• **BRIEF**:
Your answer should be the lines below from the one holding "[config.mk]" through the one holding "export CORE_AREA = 2 2 305 307", copied exactly and with nothing else.

_ _ _ _ _

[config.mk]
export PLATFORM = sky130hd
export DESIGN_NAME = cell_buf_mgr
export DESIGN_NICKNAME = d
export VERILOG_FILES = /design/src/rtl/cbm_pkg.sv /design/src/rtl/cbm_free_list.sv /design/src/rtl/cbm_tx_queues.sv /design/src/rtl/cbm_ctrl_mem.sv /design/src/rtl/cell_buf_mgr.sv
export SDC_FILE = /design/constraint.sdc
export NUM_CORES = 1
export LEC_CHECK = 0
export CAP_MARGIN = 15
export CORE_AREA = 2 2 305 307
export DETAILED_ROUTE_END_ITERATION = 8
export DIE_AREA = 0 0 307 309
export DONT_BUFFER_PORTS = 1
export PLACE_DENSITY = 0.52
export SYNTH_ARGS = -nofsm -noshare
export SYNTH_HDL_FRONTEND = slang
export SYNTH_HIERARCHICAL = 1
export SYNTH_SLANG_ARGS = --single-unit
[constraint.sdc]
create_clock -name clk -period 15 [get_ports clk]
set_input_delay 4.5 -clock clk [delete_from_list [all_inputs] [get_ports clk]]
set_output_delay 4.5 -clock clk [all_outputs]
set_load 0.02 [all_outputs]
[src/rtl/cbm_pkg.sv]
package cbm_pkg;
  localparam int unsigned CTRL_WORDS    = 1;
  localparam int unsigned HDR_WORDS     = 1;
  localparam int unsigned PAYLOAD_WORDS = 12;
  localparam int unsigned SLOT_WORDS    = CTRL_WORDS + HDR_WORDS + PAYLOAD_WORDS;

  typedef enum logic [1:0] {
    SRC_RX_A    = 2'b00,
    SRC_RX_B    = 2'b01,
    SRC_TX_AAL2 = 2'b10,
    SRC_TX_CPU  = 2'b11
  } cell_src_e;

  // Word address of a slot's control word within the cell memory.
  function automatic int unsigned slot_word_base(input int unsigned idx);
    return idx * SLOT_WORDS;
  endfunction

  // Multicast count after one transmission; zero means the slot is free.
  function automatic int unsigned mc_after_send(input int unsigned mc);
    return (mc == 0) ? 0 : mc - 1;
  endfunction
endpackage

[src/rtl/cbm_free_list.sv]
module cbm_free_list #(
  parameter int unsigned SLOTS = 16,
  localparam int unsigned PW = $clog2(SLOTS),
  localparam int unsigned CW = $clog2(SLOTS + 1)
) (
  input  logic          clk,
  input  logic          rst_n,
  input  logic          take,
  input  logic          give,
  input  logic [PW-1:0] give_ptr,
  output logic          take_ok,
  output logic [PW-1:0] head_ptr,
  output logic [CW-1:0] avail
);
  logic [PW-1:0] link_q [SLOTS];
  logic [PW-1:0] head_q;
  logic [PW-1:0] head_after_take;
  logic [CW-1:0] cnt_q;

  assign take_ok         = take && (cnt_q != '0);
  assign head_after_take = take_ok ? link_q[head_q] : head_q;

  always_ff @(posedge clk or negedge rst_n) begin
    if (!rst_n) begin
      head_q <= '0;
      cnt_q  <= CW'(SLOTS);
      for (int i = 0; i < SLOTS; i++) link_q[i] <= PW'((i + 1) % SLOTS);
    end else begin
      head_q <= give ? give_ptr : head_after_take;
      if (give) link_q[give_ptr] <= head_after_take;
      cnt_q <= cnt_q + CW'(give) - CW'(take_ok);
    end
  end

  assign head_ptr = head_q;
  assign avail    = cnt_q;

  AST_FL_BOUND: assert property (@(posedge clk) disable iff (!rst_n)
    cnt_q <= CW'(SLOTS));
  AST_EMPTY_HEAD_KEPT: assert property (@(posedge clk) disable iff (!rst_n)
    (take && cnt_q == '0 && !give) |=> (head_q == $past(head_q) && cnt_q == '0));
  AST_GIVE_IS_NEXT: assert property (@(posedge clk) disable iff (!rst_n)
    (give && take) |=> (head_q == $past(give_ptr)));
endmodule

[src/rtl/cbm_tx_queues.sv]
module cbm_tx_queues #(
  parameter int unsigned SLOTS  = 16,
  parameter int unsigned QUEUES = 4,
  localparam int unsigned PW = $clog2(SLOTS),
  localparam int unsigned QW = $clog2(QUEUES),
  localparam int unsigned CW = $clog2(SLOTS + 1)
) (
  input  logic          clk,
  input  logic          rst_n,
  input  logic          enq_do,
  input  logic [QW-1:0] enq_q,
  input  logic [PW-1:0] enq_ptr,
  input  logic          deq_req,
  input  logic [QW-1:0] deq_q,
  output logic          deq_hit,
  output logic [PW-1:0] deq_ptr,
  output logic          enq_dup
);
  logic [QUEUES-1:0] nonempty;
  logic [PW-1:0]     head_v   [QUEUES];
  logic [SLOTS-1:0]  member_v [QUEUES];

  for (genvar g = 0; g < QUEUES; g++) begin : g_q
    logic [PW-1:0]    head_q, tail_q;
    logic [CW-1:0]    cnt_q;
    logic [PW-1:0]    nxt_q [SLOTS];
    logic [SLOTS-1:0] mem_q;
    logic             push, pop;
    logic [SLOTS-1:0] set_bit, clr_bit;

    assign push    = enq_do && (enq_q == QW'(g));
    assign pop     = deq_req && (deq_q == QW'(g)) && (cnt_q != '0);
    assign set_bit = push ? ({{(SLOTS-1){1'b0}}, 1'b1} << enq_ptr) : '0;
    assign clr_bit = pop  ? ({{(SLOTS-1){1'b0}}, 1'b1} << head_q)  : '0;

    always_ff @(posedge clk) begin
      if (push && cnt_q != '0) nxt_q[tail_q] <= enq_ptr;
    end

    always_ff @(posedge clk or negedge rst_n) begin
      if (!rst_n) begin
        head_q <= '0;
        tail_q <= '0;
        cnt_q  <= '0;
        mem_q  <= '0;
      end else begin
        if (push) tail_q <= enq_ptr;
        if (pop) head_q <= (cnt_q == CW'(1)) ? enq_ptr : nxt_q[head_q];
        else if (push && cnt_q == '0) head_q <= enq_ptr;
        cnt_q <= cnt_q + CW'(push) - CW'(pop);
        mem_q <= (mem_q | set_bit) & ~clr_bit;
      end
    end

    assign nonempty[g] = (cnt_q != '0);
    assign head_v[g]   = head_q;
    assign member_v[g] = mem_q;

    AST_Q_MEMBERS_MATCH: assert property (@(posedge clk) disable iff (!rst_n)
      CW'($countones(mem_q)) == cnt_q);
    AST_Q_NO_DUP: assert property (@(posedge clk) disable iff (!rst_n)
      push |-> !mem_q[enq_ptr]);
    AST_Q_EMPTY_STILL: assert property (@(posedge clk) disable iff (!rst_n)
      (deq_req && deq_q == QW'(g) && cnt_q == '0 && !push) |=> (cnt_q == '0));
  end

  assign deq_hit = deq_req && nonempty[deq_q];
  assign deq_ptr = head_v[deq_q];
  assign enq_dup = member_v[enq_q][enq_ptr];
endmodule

_ _ _ _ _

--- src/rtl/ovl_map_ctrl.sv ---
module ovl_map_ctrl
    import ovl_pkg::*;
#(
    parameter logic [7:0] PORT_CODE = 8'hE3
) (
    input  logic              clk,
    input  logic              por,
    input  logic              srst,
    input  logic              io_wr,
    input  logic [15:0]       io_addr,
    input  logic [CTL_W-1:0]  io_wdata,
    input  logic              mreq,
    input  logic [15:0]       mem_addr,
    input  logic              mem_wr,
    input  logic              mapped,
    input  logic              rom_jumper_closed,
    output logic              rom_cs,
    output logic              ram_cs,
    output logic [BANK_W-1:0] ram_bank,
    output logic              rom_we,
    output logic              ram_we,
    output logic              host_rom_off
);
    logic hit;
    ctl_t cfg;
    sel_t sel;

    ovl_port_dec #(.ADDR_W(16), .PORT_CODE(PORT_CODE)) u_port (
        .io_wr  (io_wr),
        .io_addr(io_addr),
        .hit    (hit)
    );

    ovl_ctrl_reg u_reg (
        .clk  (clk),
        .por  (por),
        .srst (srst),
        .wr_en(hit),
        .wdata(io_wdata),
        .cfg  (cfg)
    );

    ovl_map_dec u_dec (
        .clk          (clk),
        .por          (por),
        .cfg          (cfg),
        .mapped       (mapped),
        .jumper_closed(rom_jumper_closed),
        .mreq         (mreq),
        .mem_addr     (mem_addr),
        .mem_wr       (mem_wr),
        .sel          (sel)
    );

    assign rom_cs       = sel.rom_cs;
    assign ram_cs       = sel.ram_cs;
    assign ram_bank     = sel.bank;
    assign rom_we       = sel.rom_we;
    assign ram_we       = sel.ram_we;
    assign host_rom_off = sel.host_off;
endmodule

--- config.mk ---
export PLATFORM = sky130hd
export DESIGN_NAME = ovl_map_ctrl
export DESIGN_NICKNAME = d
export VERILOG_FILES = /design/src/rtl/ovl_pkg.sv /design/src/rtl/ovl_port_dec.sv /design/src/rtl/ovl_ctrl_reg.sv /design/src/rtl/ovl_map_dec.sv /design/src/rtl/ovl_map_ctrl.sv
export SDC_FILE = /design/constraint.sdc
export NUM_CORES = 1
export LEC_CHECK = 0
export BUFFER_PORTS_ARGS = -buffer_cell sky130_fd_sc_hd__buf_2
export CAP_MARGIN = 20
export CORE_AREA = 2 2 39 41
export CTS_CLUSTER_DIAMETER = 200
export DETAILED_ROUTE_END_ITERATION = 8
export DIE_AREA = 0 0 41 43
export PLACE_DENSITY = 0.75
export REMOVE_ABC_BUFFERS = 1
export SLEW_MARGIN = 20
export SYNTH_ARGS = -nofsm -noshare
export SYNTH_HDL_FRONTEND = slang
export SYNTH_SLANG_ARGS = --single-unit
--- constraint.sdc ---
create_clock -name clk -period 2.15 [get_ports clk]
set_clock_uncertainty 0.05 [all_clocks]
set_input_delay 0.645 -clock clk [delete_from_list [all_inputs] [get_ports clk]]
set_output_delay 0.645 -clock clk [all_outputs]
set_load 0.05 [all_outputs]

_ _ _ _ _

• **SOLUTION**:
[config.mk]
export PLATFORM = sky130hd
export DESIGN_NAME = cell_buf_mgr
export DESIGN_NICKNAME = d
export VERILOG_FILES = /design/src/rtl/cbm_pkg.sv /design/src/rtl/cbm_free_list.sv /design/src/rtl/cbm_tx_queues.sv /design/src/rtl/cbm_ctrl_mem.sv /design/src/rtl/cell_buf_mgr.sv
export SDC_FILE = /design/constraint.sdc
export NUM_CORES = 1
export LEC_CHECK = 0
export CAP_MARGIN = 15
export CORE_AREA = 2 2 305 307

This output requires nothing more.